As the MBL grew in size, bigger tools and more advanced methods were employed to amass the specimens necessary for research. Collecting vessels were built, collectors were employed, and the vessels were stocked with a variety of tools that aided in larger scale and deeper water collecting. One example of these larger tools is the dredge, a large metal net that is dragged along the ocean floor behind a boat.
Because it is made out of metal, the dredge is quite heavy and requires a winch to deploy it properly. Once the dredge is deployed, the crew allows it to drag along the seafloor for a few moments to amass a good quantity of organisms.

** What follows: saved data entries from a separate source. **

--- src/rtl/fetch_queue.sv ---
// Instruction-fetch front end: issues sequential fetch addresses to a synchronous-read
// instruction memory and buffers returned words with their PC for decode.
module fetch_queue #(
    parameter int          DEPTH    = 4,
    parameter logic [31:0] RESET_PC = 32'h0000_0000,
    parameter logic [31:0] PC_INC   = 32'd4
) (
    input  logic        clk,
    input  logic        rst,
    input  logic        redirect,
    input  logic [31:0] redirect_pc,
    output logic        imem_req,
    output logic [31:0] imem_addr,
    input  logic [31:0] imem_rdata,
    output logic        instr_valid,
    output logic [31:0] instr,
    output logic [31:0] instr_pc,
    input  logic        instr_ready
);

    localparam int PW = (DEPTH > 1) ? $clog2(DEPTH) : 1;
    localparam int CW = $clog2(DEPTH + 1);

    // Handshake: the head entry transfers on a cycle where instr_valid and instr_ready
    // are both high; instr_valid never depends on instr_ready.

    logic [31:0]   fetch_pc;
    logic [31:0]   addr_q;
    logic          req_q;
    logic [PW-1:0] rd_ptr;
    logic [PW-1:0] wr_ptr;
    logic [CW-1:0] count;
    logic [CW:0]   occupancy;
    logic          push;
    logic          pop;

    logic [31:0] data_mem [DEPTH];
    logic [31:0] pc_mem   [DEPTH];

    // In-flight request reserves a slot; the current pop is not credited, so a
    // response can always be written without checking for full.
    assign occupancy = {1'b0, count} + (CW + 1)'(req_q);
    assign imem_req  = rst & ~redirect & (occupancy < (CW + 1)'(DEPTH));
    assign imem_addr = fetch_pc;

    assign instr_valid = (count != '0);
    assign instr       = instr_valid ? data_mem[rd_ptr] : 32'h0;
    assign instr_pc    = instr_valid ? pc_mem[rd_ptr]   : 32'h0;

    assign push = req_q & ~redirect;
    assign pop  = instr_valid & instr_ready & ~redirect;

    always_ff @(posedge clk or negedge rst) begin
        if (!rst) begin
            fetch_pc <= RESET_PC;
            addr_q   <= 32'h0;
            req_q    <= 1'b0;
            rd_ptr   <= '0;
            wr_ptr   <= '0;
            count    <= '0;
        end else if (redirect) begin
            fetch_pc <= redirect_pc & 32'hFFFF_FFFC;
            req_q    <= 1'b0;
            rd_ptr   <= '0;
            wr_ptr   <= '0;
            count    <= '0;
        end else begin
            req_q <= imem_req;
            if (imem_req) begin
                fetch_pc <= fetch_pc + PC_INC;
                addr_q   <= fetch_pc;
            end
            if (push) wr_ptr <= wr_ptr + PW'(1);
            if (pop)  rd_ptr <= rd_ptr + PW'(1);
            case ({push, pop})
                2'b10:   count <= count + CW'(1);
                2'b01:   count <= count - CW'(1);
                default: count <= count;
            endcase
        end
    end

    always_ff @(posedge clk) begin
        if (push) begin
            data_mem[wr_ptr] <= imem_rdata;
            pc_mem[wr_ptr]   <= addr_q;
        end
    end

endmodule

Then the dredge is pulled up and its contents are dumped on the deck of the ship for examination. This is always an exciting time, almost like bursting open a pinata, because dredge samples are often full of surprises and you never know what you might get. What appears on the boat deck is an amalgamation of different marine organisms--one dredging might produce a mixture of sea urchins, hermit crabs, and even baby lobsters. Once the bounty is dumped on the deck, some of the creatures begin to scurry away!
Dredging is a collecting method that has stood the test of time; beginning at the MBL in the 19th century, it is still used on a daily basis. Other smaller tools aboard collecting vessels supplement the finds from the seafloor. For example, samplers can be held over the edge of the boat to gather organisms that hang out higher in the waters.